Frankincense consists of dried sap from trees belonging to the Boswellia genus. Most frankincense comes from Boswellia sacra trees, but several species provide different grades of the resin. The highest grades are Silver and Hojari.
Producers harvest frankincense by cutting the bark of the Boswellia trees and letting their sap ooze out. The sap eventually hardens to form strips called tears.
The Franks reintroduced the resin to Europe, but that’s not why it’s called frankincense. The name describes the resin’s quality. Another name for it is olibanum, from the Arabic al-luban, indicating that it comes from milking. In other words, it comes from milking the Boswellia tree. One of the Chinese names for it is ru xiang.

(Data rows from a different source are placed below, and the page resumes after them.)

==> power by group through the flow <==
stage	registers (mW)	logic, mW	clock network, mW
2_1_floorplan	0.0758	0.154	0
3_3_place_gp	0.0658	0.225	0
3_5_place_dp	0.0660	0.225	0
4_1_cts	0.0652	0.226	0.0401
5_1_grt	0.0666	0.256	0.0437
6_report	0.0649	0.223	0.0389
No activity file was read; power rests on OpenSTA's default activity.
--- src/rtl/cdb_arbiter.sv ---
// CDB arbiter: round-robin selection among execution-unit results into a
// single registered CDB transaction (valid/ready toward the ROB).

package expipe_pkg;
    localparam int ROB_IDX_W = 5;
    localparam int XLEN      = 32;

    typedef struct packed {
        logic [ROB_IDX_W-1:0] rob_idx;
        logic [XLEN-1:0]      res_value;
        logic                 exc_valid;
        logic [4:0]           exc_cause;
    } cdb_data_t;
endpackage

module cdb_arbiter #(
    parameter int NUM_EU = 4
) (
    input  logic                              clk_i,
    input  logic                              rst_ni,
    input  logic                              flush_i,
    input  logic [NUM_EU-1:0]                 eu_valid_i,
    output logic [NUM_EU-1:0]                 eu_ready_o,
    input  expipe_pkg::cdb_data_t [NUM_EU-1:0] eu_data_i,
    output logic                              cdb_valid_o,
    input  logic                              cdb_ready_i,
    output expipe_pkg::cdb_data_t             cdb_data_o
);
    localparam int PW = $clog2(NUM_EU);
    localparam logic [PW:0]   NUM_EU_W = (PW+1)'(NUM_EU);
    localparam logic [PW-1:0] LAST_IDX = PW'(NUM_EU - 1);

    logic                  out_valid_q, out_valid_d;
    expipe_pkg::cdb_data_t out_data_q,  out_data_d;
    logic [PW-1:0]         rr_ptr_q,    rr_ptr_d;

    logic          out_free;
    logic          grant_valid;
    logic [PW-1:0] grant_idx;
    logic          accept;

    // Output register is free when empty or being drained this cycle.
    assign out_free = !out_valid_q || cdb_ready_i;

    // Round-robin scan starting at rr_ptr, wrapping modulo NUM_EU.
    always_comb begin
        logic [PW:0] sum;
        grant_valid = 1'b0;
        grant_idx   = '0;
        sum         = '0;
        for (int k = 0; k < NUM_EU; k++) begin
            sum = {1'b0, rr_ptr_q} + (PW+1)'(k);
            if (sum >= NUM_EU_W) sum = sum - NUM_EU_W;
            if (!grant_valid && eu_valid_i[sum[PW-1:0]]) begin
                grant_valid = 1'b1;
                grant_idx   = sum[PW-1:0];
            end
        end
    end

    // rst_ni gates acceptance so nothing is taken while reset is held.
    assign accept = grant_valid && out_free && !flush_i && rst_ni;

    // One-hot ready back to the granted unit.
    for (genvar i = 0; i < NUM_EU; i++) begin : g_ready
        assign eu_ready_o[i] = accept && (grant_idx == PW'(i));
    end

    // Next state: flush beats transfer-in, which beats drain.
    always_comb begin
        out_valid_d = out_valid_q;
        out_data_d  = out_data_q;
        rr_ptr_d    = rr_ptr_q;
        if (flush_i) begin
            out_valid_d = 1'b0;
        end else if (accept) begin
            out_valid_d = 1'b1;
            out_data_d  = eu_data_i[grant_idx];
            rr_ptr_d    = (grant_idx == LAST_IDX) ? '0 : grant_idx + 1'b1;
        end else if (out_valid_q && cdb_ready_i) begin
            out_valid_d = 1'b0;
        end
    end

    // State registers with asynchronous active-low reset.
    always_ff @(posedge clk_i or negedge rst_ni) begin
        if (!rst_ni) begin
            out_valid_q <= 1'b0;
            out_data_q  <= '0;
            rr_ptr_q    <= '0;
        end else begin
            out_valid_q <= out_valid_d;
            out_data_q  <= out_data_d;
            rr_ptr_q    <= rr_ptr_d;
        end
    end

    assign cdb_valid_o = out_valid_q;
    assign cdb_data_o  = out_data_q;

endmodule

--- config.mk ---
export PLATFORM = sky130hd
export DESIGN_NAME = cdb_arbiter
export DESIGN_NICKNAME = d
export VERILOG_FILES = /design/src/rtl/cdb_arbiter.sv
export SDC_FILE = /design/constraint.sdc
export NUM_CORES = 1
export LEC_CHECK = 0
export BUFFER_PORTS_ARGS = -buffer_cell sky130_fd_sc_hd__buf_2
export CAP_MARGIN = 40
export CORE_MARGIN = 1.5
export CORE_UTILIZATION = 40
export CTS_BUF_LIST = sky130_fd_sc_hd__clkbuf_8 sky130_fd_sc_hd__clkbuf_16
export CTS_CLUSTER_DIAMETER = 200
export DETAILED_ROUTE_END_ITERATION = 6
export GPL_ROUTABILITY_DRIVEN = 1
export MAX_ROUTING_LAYER = met4
export PLACE_DENSITY = 0.8
export SKIP_LAST_GASP = 1
export SLEW_MARGIN = 30
export SYNTH_ARGS = -nofsm -noshare
export SYNTH_HDL_FRONTEND = slang
export SYNTH_SLANG_ARGS = --single-unit
--- constraint.sdc ---
create_clock -name clk_i -period 3.5 [get_ports clk_i]
set_input_delay 0.175 -clock clk_i [delete_from_list [all_inputs] [get_ports clk_i]]
set_output_delay 0.175 -clock clk_i [all_outputs]
set_load 0.02 [all_outputs]
==> flow_summary_export.csv <==
group,metric,value,unit
timing,timing.final.crit_share,0.758,
timing,skew,0.00546,ns
yosys,synth.most_common_cell,"mux2i_1",
critical_path,cp-start-kind,"flip-flop",
status,status,"completed",
worst_hold_path,hp-class,"input pin to flip-flop",
route,drc,0,
yosys,yosysSeqAreaShare,0.375,
cts,post_cts_resized,0,
die,initial_core_util,0.419,
die,die_w,90.6,um
placement,place_inst,585,
cts,cts_buffers,5,
yosys,synth_edf_count,0,
grt,grt_pass1_vias,3022,
route,antenna_left,0,
route,first_iter_violations,64,
yosys,synthFlopType,"dfrtp_1",
finish,nets,678,
cts,post_cts_buffers,0,
placement,place.gp.congestion,0.828,
pwr,peakVddDrop,0.000275,V
finish,final_cells,594,
critical_path,crit_fanout,37,
grt,overflow,0,
grt,grt_pass1_wl,14.4,mm
yosys,yosysTopAreaCell,"dfrtp_1",
cts,cts_tree,"done",
grt,antenna_found_initial,0,
yosys,synth.top_cell.area_share,0.375,
grt,met3_usage,0.0522,
die,die_h,90.6,um
yosys,synth_warnings,0,
yosys,async_flop_share,1.00,
placement,hpwl,7.01,mm
die,num_rows,31,
die,dieArea,8210,um2
timing,drv_slew,0,
critical_path,crit_type,"flip-flop to output pin",
timing,slew-limit-headroom,0.579,
pwr,p_int,0.00146,W
timing,setup_viol,0,
critical_path,rrSetupSlack,1.09,ns
finish,antennaDiodeCount,0,
route,vias,3056,
grt,top_usage_layer,"met2",
timing,tightest_slew,0.628,ns
flow_run,drv_cap,0,
die,io-pin-count,228,
route,first_pass_iters,5,
pwr,combPwrFrac,0.531,
critical_path,worstPathCellList,"mux2_4 -> o221a_4 -> inv_6 -> buf_4 -> ha_1 -> and2_1 -> buf_2",
cts,path_clk_slew,0.08,ns
timing,tns,0,ns
pwr,p_per_area,566,nW/um2
cts,clockBufferDepth,2,
route,wl,8.92,mm
cts,htreeDepth,2,
timing,fin_crit,2.65,ns
cts,clock_latency,0.29,ns
grt,grt_usage,0.220,
critical_path,end_kind,"output pin",
timing,fmax,377,MHz
finish,area.growth.synth_to_final,41.5,%
pwr,swShare,0.405,
timing,fin_ws,0.846,ns
critical_path,crit_buf_inv,3,
critical_path,critPathMaxStageDelay,0.44,ns
yosys,ys_top_cells_by_count,"mux2i_1, dfrtp_1, a2bb2oi_1",
cts,clkSinkCount,46,
yosys,synth_area_per_cell,11.2,um2
yosys,syn_nets,458,
yosys,ys_types,31,
yosys,yosys-top-cells-area,"dfrtp_1, mux2i_1, a2bb2oi_1, o21ai_1, buf_12",
grt,grt_max_degree,44,
critical_path,required,3.32,ns
timing,final-hold-violation-count,0,
die,core,7330,um2
finish,nFillCells,638,
grt,use_met2,0.393,
critical_path,cp.arrival,2.48,ns
placement,post-place-ws,1.09,ns
critical_path,slowest_stage,"dfrtp_1",
pwr,p_seq_frac,0.338,
route,vias_per_cell,5.14,
yosys,syn-cell-area,3070,um2
yosys,synth_seq_cells,46,
timing,grt_setup_unrepaired,"false",
pwr,power.switching,0.000995,W
cts,ctsHoldBuffers,1,
cts,root_buffer,"clkbuf_8",
grt,met1_usage,0.248,
pwr,power.leakage,2.48,nW
pwr,p_clk_frac,0.131,
placement,portBuffers,227,
route,wl_per_cell,15.0,um
finish,drive_gt1_frac,0.501,
critical_path,cpLargestDelayFamily,"buffers and inverters",
yosys,netlist_instances,274,
## cells in the final DEF, fill, tap and decap left out, drive strengths merged
master	count
nor4	1
a2bb2oi	43
buf	234
ha	4
clkinv	1
clkbuf	6
o21bai	1
o221a	1
dlygate4sd3	1
mux2i	86
and2	4
o21ai	43
a21boi	1
a21oi	1
o211ai	1
mux2	1
or3b	1
nor4b	1
o21a	1
inv	6
nand2	4
dfrtp	46
nor3b	1
a22oi	1
nor2b	2
a21o	2
nand2b	1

Historians believe that the Sultanate of Oman is the oldest source of frankincense. Omanis have been trading frankincense for thousands of years. Between 1000 BCE and AD 400, the trade in frankincense was the most lucrative in the world. In the ancient world, Arab traders shipped the resin from Oman to the Mediterranean and different parts of Asia. Frankincense made southern Arabia a crucial part of the world’s economy and connected it to Europe, India and the famous Silk Road. The Romans attempted to conquer the region but failed, turning back due to the hot and dry desert environment. Both the Ancient Egyptians, Greeks and the Romans used frankincense extensively in their religions. It was also an important part of funeral and embalming rites as its intense fragrance could be used to cover up the stench of a dead body.
Herodotus knew the resin’s region of origin — Southern Arabia — but wrote that it was hard to acquire because the trees were infested with venomous serpents. Theophrastus, Pliny the Elder and Zhao Rugua all mentioned frankincense. Zhao was a Chinese customs inspector from the 13th century.
Today, most of the world’s Boswellia trees grow in the Horn of Africa, Oman and Yemen. However, the trees are declining because of climate change and over-tapping to meet the demand for frankincense. A study suggests that 90 percent of Boswellia trees could die in the next 50 years.
Frankincense flavor profile
While frankincense is rarely used in cooking, it can provide some crucial aromatic notes. The aroma of frankincense is musky and earthy with piney and resinous overtones. Some types of frankincense will have notes of citrus as well.
Health benefits of frankincense
The medicinal compounds in frankincense include:
- Boswellic acids: The compounds collectively called boswellic acids are triterpenoids. They can prevent the formation of inflammation-causing molecules called leukotrienes.
- Monoterpenes: Alpha-thujene is a monoterpene in frankincense, and it acts as an antioxidant among other benefits.
You can use frankincense to treat or prevent ailments like:
- Inflammatory diseases: The main health benefits of the healthy compounds in frankincense seems to be that they fight inflammation. You can use frankincense to treat a wide range of inflammatory conditions including asthma, arthritis and Crohn’s disease.
- Infection: Frankincense has been shown to have antimicrobial benefits. You can use it to prevent infection from Candida albicans and Staphylococcus.
- Menstrual problems: Frankincense may be used to stimulate blood flow in the uterus and is thought to be helpful in stimulating menstrual flow.
Frankincense is primarily used in perfumery and for religious ceremonies, but it edible as well. Common uses include as an alternative to chewing gum. The steam-distilled essential oil may be used as a flavoring similar to mastic in pastries.